Task description ->
The entries must be retyped exactly, down to the last line.

Available data ->
↓

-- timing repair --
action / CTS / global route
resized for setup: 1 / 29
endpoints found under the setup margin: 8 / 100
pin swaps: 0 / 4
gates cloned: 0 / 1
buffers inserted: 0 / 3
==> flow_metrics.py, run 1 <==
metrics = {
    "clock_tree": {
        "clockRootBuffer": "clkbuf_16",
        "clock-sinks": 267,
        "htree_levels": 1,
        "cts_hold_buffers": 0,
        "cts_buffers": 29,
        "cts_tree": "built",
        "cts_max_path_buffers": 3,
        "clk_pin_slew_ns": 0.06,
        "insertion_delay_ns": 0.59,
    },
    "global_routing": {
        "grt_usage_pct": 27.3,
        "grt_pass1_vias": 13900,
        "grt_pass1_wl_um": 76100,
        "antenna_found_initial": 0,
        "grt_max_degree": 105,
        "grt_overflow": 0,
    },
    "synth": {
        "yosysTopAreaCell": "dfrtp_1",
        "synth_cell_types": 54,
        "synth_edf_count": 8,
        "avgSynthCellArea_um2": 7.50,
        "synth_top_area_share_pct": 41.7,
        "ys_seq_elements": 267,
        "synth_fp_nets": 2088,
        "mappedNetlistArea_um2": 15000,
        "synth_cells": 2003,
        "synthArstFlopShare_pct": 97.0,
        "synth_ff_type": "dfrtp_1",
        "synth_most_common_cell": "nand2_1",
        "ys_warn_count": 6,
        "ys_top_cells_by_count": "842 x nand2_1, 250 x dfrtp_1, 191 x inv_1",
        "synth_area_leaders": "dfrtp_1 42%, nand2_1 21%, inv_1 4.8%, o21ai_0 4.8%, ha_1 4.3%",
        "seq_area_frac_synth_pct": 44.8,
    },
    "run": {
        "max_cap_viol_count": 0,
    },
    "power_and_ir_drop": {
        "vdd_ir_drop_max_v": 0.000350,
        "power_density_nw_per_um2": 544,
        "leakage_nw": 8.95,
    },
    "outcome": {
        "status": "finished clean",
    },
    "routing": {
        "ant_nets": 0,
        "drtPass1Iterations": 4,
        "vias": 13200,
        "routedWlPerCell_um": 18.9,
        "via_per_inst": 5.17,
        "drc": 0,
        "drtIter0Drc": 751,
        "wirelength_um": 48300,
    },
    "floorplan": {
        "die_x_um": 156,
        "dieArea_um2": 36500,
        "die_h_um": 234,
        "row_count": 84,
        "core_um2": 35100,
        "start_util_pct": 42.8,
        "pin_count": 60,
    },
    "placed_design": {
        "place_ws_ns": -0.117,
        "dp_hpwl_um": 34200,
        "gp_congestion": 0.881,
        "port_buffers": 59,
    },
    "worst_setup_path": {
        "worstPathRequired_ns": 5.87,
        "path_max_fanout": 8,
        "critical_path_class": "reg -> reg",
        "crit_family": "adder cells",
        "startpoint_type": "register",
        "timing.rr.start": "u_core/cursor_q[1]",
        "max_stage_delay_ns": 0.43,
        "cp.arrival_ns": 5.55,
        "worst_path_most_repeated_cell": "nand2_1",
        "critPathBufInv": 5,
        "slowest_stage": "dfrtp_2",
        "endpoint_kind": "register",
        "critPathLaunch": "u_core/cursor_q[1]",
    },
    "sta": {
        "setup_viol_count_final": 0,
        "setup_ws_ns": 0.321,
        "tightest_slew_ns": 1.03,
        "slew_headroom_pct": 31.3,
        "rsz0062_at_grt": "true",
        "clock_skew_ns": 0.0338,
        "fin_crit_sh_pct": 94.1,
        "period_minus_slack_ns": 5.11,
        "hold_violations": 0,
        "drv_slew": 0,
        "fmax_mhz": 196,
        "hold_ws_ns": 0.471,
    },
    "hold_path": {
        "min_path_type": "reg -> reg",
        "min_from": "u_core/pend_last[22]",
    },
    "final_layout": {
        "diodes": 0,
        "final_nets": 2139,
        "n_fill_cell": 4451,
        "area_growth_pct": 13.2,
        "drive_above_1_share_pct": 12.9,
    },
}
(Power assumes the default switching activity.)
## config.mk

```make
export PLATFORM = sky130hd
export DESIGN_NAME = tga_rle_pixel_decoder
export DESIGN_NICKNAME = d
export VERILOG_FILES = /design/src/rtl/core/trpd_pkg.sv /design/src/rtl/core/tga_rle_pixel_decoder.sv /design/src/rtl/core/trpd_front.sv /design/src/rtl/core/trpd_queue.sv /design/src/rtl/core/trpd_back.sv
export SDC_FILE = /design/constraint.sdc
export NUM_CORES = 1
export LEC_CHECK = 0
export BUFFER_PORTS_ARGS = -buffer_cell sky130_fd_sc_hd__buf_2
export CAP_MARGIN = 20
export CELL_PAD_IN_SITES_DETAIL_PLACEMENT = 0
export CELL_PAD_IN_SITES_GLOBAL_PLACEMENT = 1
export CORE_MARGIN = 2
export CORE_UTILIZATION = 51
export DETAILED_ROUTE_END_ITERATION = 12
export PLACE_DENSITY = 0.89
export SETUP_SLACK_MARGIN = 0.02
export SLEW_MARGIN = 10
export SYNTH_ARGS = -nofsm -noshare
export SYNTH_HDL_FRONTEND = slang
export SYNTH_HIERARCHICAL = 1
export SYNTH_SLANG_ARGS = --single-unit
```

## constraint.sdc

```tcl
create_clock -name clk -period 11.9 [get_ports clk]
set_input_delay 1.785 -clock clk [delete_from_list [all_inputs] [get_ports clk]]
set_output_delay 1.785 -clock clk [all_outputs]
set_load 0.03 [all_outputs]
```
[src/sv/gbe_rune_check.sv]
// Finds the length of the rune next to the gap from a window of fetched bytes.
// Depends on gbe_pkg.
module gbe_rune_check (
	input  logic [7:0] win [gbe_pkg::WinBytes],
	input  logic [2:0] nread,
	input  logic       back,
	output logic [2:0] len
);
	logic [2:0] fwd_len;
	logic [2:0] back_len;

	always_comb begin
		// Backward: the window runs away from the gap, so a rune of length L
		// starts at win[L-1]. The shortest fitting length wins.
		back_len = 3'd0;
		if (nread >= 3'd4 && gbe_pkg::rune_len(win[3], win[2], win[1], win[0]) == 3'd4)
			back_len = 3'd4;
		if (nread >= 3'd3 && gbe_pkg::rune_len(win[2], win[1], win[0], 8'h00) == 3'd3)
			back_len = 3'd3;
		if (nread >= 3'd2 && gbe_pkg::rune_len(win[1], win[0], 8'h00, 8'h00) == 3'd2)
			back_len = 3'd2;
		if (nread >= 3'd1 && gbe_pkg::rune_len(win[0], 8'h00, 8'h00, 8'h00) == 3'd1)
			back_len = 3'd1;
		fwd_len = gbe_pkg::rune_len(win[0], win[1], win[2], win[3]);
		if (fwd_len > nread) fwd_len = 3'd0;
		len = back ? back_len : fwd_len;
	end
endmodule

↑

Exercise solution ->
-- timing repair --
action / CTS / global route
resized for setup: 1 / 29
endpoints found under the setup margin: 8 / 100
pin swaps: 0 / 4
gates cloned: 0 / 1
buffers inserted: 0 / 3
==> flow_metrics.py, run 1 <==
metrics = {
    "clock_tree": {
        "clockRootBuffer": "clkbuf_16",
        "clock-sinks": 267,
        "htree_levels": 1,
        "cts_hold_buffers": 0,
        "cts_buffers": 29,
        "cts_tree": "built",
        "cts_max_path_buffers": 3,
        "clk_pin_slew_ns": 0.06,
        "insertion_delay_ns": 0.59,
    },
    "global_routing": {
        "grt_usage_pct": 27.3,
        "grt_pass1_vias": 13900,
        "grt_pass1_wl_um": 76100,
        "antenna_found_initial": 0,
        "grt_max_degree": 105,
        "grt_overflow": 0,
    },
    "synth": {
        "yosysTopAreaCell": "dfrtp_1",
        "synth_cell_types": 54,
        "synth_edf_count": 8,
        "avgSynthCellArea_um2": 7.50,
        "synth_top_area_share_pct": 41.7,
        "ys_seq_elements": 267,
        "synth_fp_nets": 2088,
        "mappedNetlistArea_um2": 15000,
        "synth_cells": 2003,
        "synthArstFlopShare_pct": 97.0,
        "synth_ff_type": "dfrtp_1",
        "synth_most_common_cell": "nand2_1",
        "ys_warn_count": 6,
        "ys_top_cells_by_count": "842 x nand2_1, 250 x dfrtp_1, 191 x inv_1",
        "synth_area_leaders": "dfrtp_1 42%, nand2_1 21%, inv_1 4.8%, o21ai_0 4.8%, ha_1 4.3%",
        "seq_area_frac_synth_pct": 44.8,
    },
    "run": {
        "max_cap_viol_count": 0,
    },
    "power_and_ir_drop": {
        "vdd_ir_drop_max_v": 0.000350,
        "power_density_nw_per_um2": 544,
        "leakage_nw": 8.95,
    },
    "outcome": {
        "status": "finished clean",
    },
    "routing": {
        "ant_nets": 0,
        "drtPass1Iterations": 4,
        "vias": 13200,
        "routedWlPerCell_um": 18.9,
        "via_per_inst": 5.17,
        "drc": 0,
        "drtIter0Drc": 751,
        "wirelength_um": 48300,
    },
    "floorplan": {
        "die_x_um": 156,
        "dieArea_um2": 36500,
        "die_h_um": 234,
        "row_count": 84,
        "core_um2": 35100,
        "start_util_pct": 42.8,
        "pin_count": 60,
    },
    "placed_design": {
        "place_ws_ns": -0.117,
        "dp_hpwl_um": 34200,
        "gp_congestion": 0.881,
        "port_buffers": 59,
    },
    "worst_setup_path": {
        "worstPathRequired_ns": 5.87,
        "path_max_fanout": 8,
        "critical_path_class": "reg -> reg",
        "crit_family": "adder cells",
        "startpoint_type": "register",
        "timing.rr.start": "u_core/cursor_q[1]",
        "max_stage_delay_ns": 0.43,
        "cp.arrival_ns": 5.55,
        "worst_path_most_repeated_cell": "nand2_1",
        "critPathBufInv": 5,
        "slowest_stage": "dfrtp_2",
        "endpoint_kind": "register",
        "critPathLaunch": "u_core/cursor_q[1]",
    },
    "sta": {
        "setup_viol_count_final": 0,
        "setup_ws_ns": 0.321,
        "tightest_slew_ns": 1.03,
        "slew_headroom_pct": 31.3,
        "rsz0062_at_grt": "true",
        "clock_skew_ns": 0.0338,
        "fin_crit_sh_pct": 94.1,
        "period_minus_slack_ns": 5.11,
        "hold_violations": 0,
        "drv_slew": 0,
        "fmax_mhz": 196,
        "hold_ws_ns": 0.471,
    },
    "hold_path": {
        "min_path_type": "reg -> reg",
        "min_from": "u_core/pend_last[22]",
    },
    "final_layout": {
        "diodes": 0,
        "final_nets": 2139,
        "n_fill_cell": 4451,
        "area_growth_pct": 13.2,
        "drive_above_1_share_pct": 12.9,
    },
}
(Power assumes the default switching activity.)
## config.mk

```make
export PLATFORM = sky130hd
export DESIGN_NAME = tga_rle_pixel_decoder
export DESIGN_NICKNAME = d
export VERILOG_FILES = /design/src/rtl/core/trpd_pkg.sv /design/src/rtl/core/tga_rle_pixel_decoder.sv /design/src/rtl/core/trpd_front.sv /design/src/rtl/core/trpd_queue.sv /design/src/rtl/core/trpd_back.sv
export SDC_FILE = /design/constraint.sdc
export NUM_CORES = 1
export LEC_CHECK = 0
export BUFFER_PORTS_ARGS = -buffer_cell sky130_fd_sc_hd__buf_2
export CAP_MARGIN = 20
export CELL_PAD_IN_SITES_DETAIL_PLACEMENT = 0
export CELL_PAD_IN_SITES_GLOBAL_PLACEMENT = 1
export CORE_MARGIN = 2
export CORE_UTILIZATION = 51
export DETAILED_ROUTE_END_ITERATION = 12
export PLACE_DENSITY = 0.89
export SETUP_SLACK_MARGIN = 0.02
export SLEW_MARGIN = 10
export SYNTH_ARGS = -nofsm -noshare
export SYNTH_HDL_FRONTEND = slang
export SYNTH_HIERARCHICAL = 1
export SYNTH_SLANG_ARGS = --single-unit
```

## constraint.sdc

```tcl
create_clock -name clk -period 11.9 [get_ports clk]
set_input_delay 1.785 -clock clk [delete_from_list [all_inputs] [get_ports clk]]
set_output_delay 1.785 -clock clk [all_outputs]
set_load 0.03 [all_outputs]
```
[src/sv/gbe_rune_check.sv]
// Finds the length of the rune next to the gap from a window of fetched bytes.
// Depends on gbe_pkg.
module gbe_rune_check (
	input  logic [7:0] win [gbe_pkg::WinBytes],
	input  logic [2:0] nread,
	input  logic       back,
	output logic [2:0] len
);
	logic [2:0] fwd_len;
	logic [2:0] back_len;

	always_comb begin
		// Backward: the window runs away from the gap, so a rune of length L
		// starts at win[L-1]. The shortest fitting length wins.
		back_len = 3'd0;
		if (nread >= 3'd4 && gbe_pkg::rune_len(win[3], win[2], win[1], win[0]) == 3'd4)
			back_len = 3'd4;
		if (nread >= 3'd3 && gbe_pkg::rune_len(win[2], win[1], win[0], 8'h00) == 3'd3)
			back_len = 3'd3;
		if (nread >= 3'd2 && gbe_pkg::rune_len(win[1], win[0], 8'h00, 8'h00) == 3'd2)
			back_len = 3'd2;
		if (nread >= 3'd1 && gbe_pkg::rune_len(win[0], 8'h00, 8'h00, 8'h00) == 3'd1)
			back_len = 3'd1;
		fwd_len = gbe_pkg::rune_len(win[0], win[1], win[2], win[3]);
		if (fwd_len > nread) fwd_len = 3'd0;
		len = back ? back_len : fwd_len;
	end
endmodule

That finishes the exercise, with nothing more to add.